Over the last week radiation detection stations in Finland and Sweden recorded a rise in four radioactive isotopes that are extremely rare in nature, but are common products of decay chains initiated in nuclear reactors.
29 Jun 2020
A sharp increase in radioactive isotopes have been reported in parts of Scandinavia. The levels recorded are far below anything thought to pose a threat to human health. However, a sudden rise like this is likely to reflect an unintentional release of particles that may be dangerous closer to the source, particularly if the cause is not found and contained.
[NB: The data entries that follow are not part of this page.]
--- src/rtl/mem_copy_engine.sv ---
// Block copy engine: sole master of a single-port byte memory while busy,
// alternating one read and one write cycle per byte, with a running checksum.
module mem_copy_engine #(
  parameter int ADDR_LEN = 8,
  parameter int WORD_LEN = 8
) (
  input  logic                clk,
  input  logic                rst,
  input  logic                start,
  input  logic [ADDR_LEN-1:0] src,
  input  logic [ADDR_LEN-1:0] dst,
  input  logic [ADDR_LEN:0]   len,
  output logic                busy,
  output logic                done,
  output logic [WORD_LEN-1:0] checksum,
  output logic [ADDR_LEN-1:0] mem_addr,
  output logic                mem_r_en,
  output logic                mem_w_en,
  output logic [WORD_LEN-1:0] mem_wdata,
  input  logic [WORD_LEN-1:0] mem_rdata
);

  typedef enum logic [1:0] {S_IDLE, S_READ, S_WRITE, S_DONE} state_t;

  state_t              r_state;
  state_t              w_state_next;
  logic [ADDR_LEN-1:0] r_src_ptr;
  logic [ADDR_LEN-1:0] r_dst_ptr;
  logic [ADDR_LEN:0]   r_count;
  logic [WORD_LEN-1:0] r_data;
  logic [WORD_LEN-1:0] r_checksum;
  logic                w_last;

  assign w_last = (r_count == {{ADDR_LEN{1'b0}}, 1'b1});

  always_ff @(posedge clk) begin
    if (rst) r_state <= S_IDLE;
    else     r_state <= w_state_next;
  end

  always_comb begin
    w_state_next = r_state;
    case (r_state)
      S_IDLE:  if (start) w_state_next = (len != '0) ? S_READ : S_DONE;
      S_READ:  w_state_next = S_WRITE;
      S_WRITE: w_state_next = w_last ? S_DONE : S_READ;
      S_DONE:  w_state_next = S_IDLE;
      default: w_state_next = S_IDLE;
    endcase
  end

  // Datapath; a zero-length request only clears the checksum.
  always_ff @(posedge clk) begin
    if (rst) begin
      r_src_ptr  <= '0;
      r_dst_ptr  <= '0;
      r_count    <= '0;
      r_data     <= '0;
      r_checksum <= '0;
    end else begin
      case (r_state)
        S_IDLE: begin
          if (start) begin
            r_checksum <= '0;
            if (len != '0) begin
              r_src_ptr <= src;
              r_dst_ptr <= dst;
              r_count   <= len;
            end
          end
        end
        S_READ: r_data <= mem_rdata;
        S_WRITE: begin
          r_src_ptr  <= r_src_ptr + 1'b1;
          r_dst_ptr  <= r_dst_ptr + 1'b1;
          r_count    <= r_count - 1'b1;
          r_checksum <= r_checksum + r_data;
        end
        default: ;
      endcase
    end
  end

  // Outputs decode from registered state only; idle bus is driven to zero.
  always_comb begin
    busy      = 1'b0;
    done      = 1'b0;
    mem_addr  = '0;
    mem_r_en  = 1'b0;
    mem_w_en  = 1'b0;
    mem_wdata = '0;
    checksum  = r_checksum;
    case (r_state)
      S_READ: begin
        busy     = 1'b1;
        mem_r_en = 1'b1;
        mem_addr = r_src_ptr;
      end
      S_WRITE: begin
        busy      = 1'b1;
        mem_w_en  = 1'b1;
        mem_addr  = r_dst_ptr;
        mem_wdata = r_data;
      end
      S_DONE:  done = 1'b1;
      default: ;
    endcase
  end

endmodule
Over the last week radiation detection stations in Finland and Sweden recorded a rise in cesium-134, cesium-137, cobalt-60, and ruthenium-103. All four are radioactive isotopes that are extremely rare in nature, but are common products of decay chains initiated in nuclear reactors. Two weeks earlier, Norwegian monitoring sites detected a spike in radioactive iodine-131. It is not known if the two are connected.
The National Institute of Public Health and the Environment in the Netherlands (RIVM) issued a statement on the Swedish/Finnish detection stating that the radionuclides are artificial, meaning they are man-made. The composition of the nuclides may be explained by an anomaly in the fuel elements of a nuclear reactor. RIVM has performed calculations to locate the source of the radionuclides. These calculations show that the arrival at the measuring stations took place from a South East direction. It is unknown when the release took place and hence over which distances it dispersed.
The possible source location, therefore, covers a large area, and a more specific location for the source cannot be determined owing to the limited number of measurements.
For those with long memories (or watched the HBO series), the reports may stoke fears of another Chernobyl. The meltdown in that case first came to the world’s attention after increased radioactivity was detected at a Swedish nuclear power plant.
So far the increase above background radiation levels is more reminiscent of the ruthenium cloud detected across Europe in 2017 and recently confirmed as coming from a civilian reactor. Indeed so far, the detections are smaller in geographic area, and lower in concentration, than the 2017 event.
On the other hand, the reason monitoring stations are capable of detecting such small doses of radiation is precisely because early warnings can prevent things running out of control. That only works, however, if the responsible agency takes the warnings on board.
The RIVM claims the particles travelled from the direction of western Russia. There are two Russian nuclear power facilities in locations that could have produced an emissions cloud like this one. However, Russian news agency TASS reported that Rosenergoatom, which operates both, denies there have been any problems at the plants, or that radiation levels are higher surrounding them.
A similar situation occurred in 2017: radioactive ruthenium-106 was found in the air in several European countries. Because many more measurements were available then, RIVM was able to locate the source more accurately. The calculated source was in excellent agreement with an existing nuclear facility that was pointed out as the most probable source in multiple international investigations.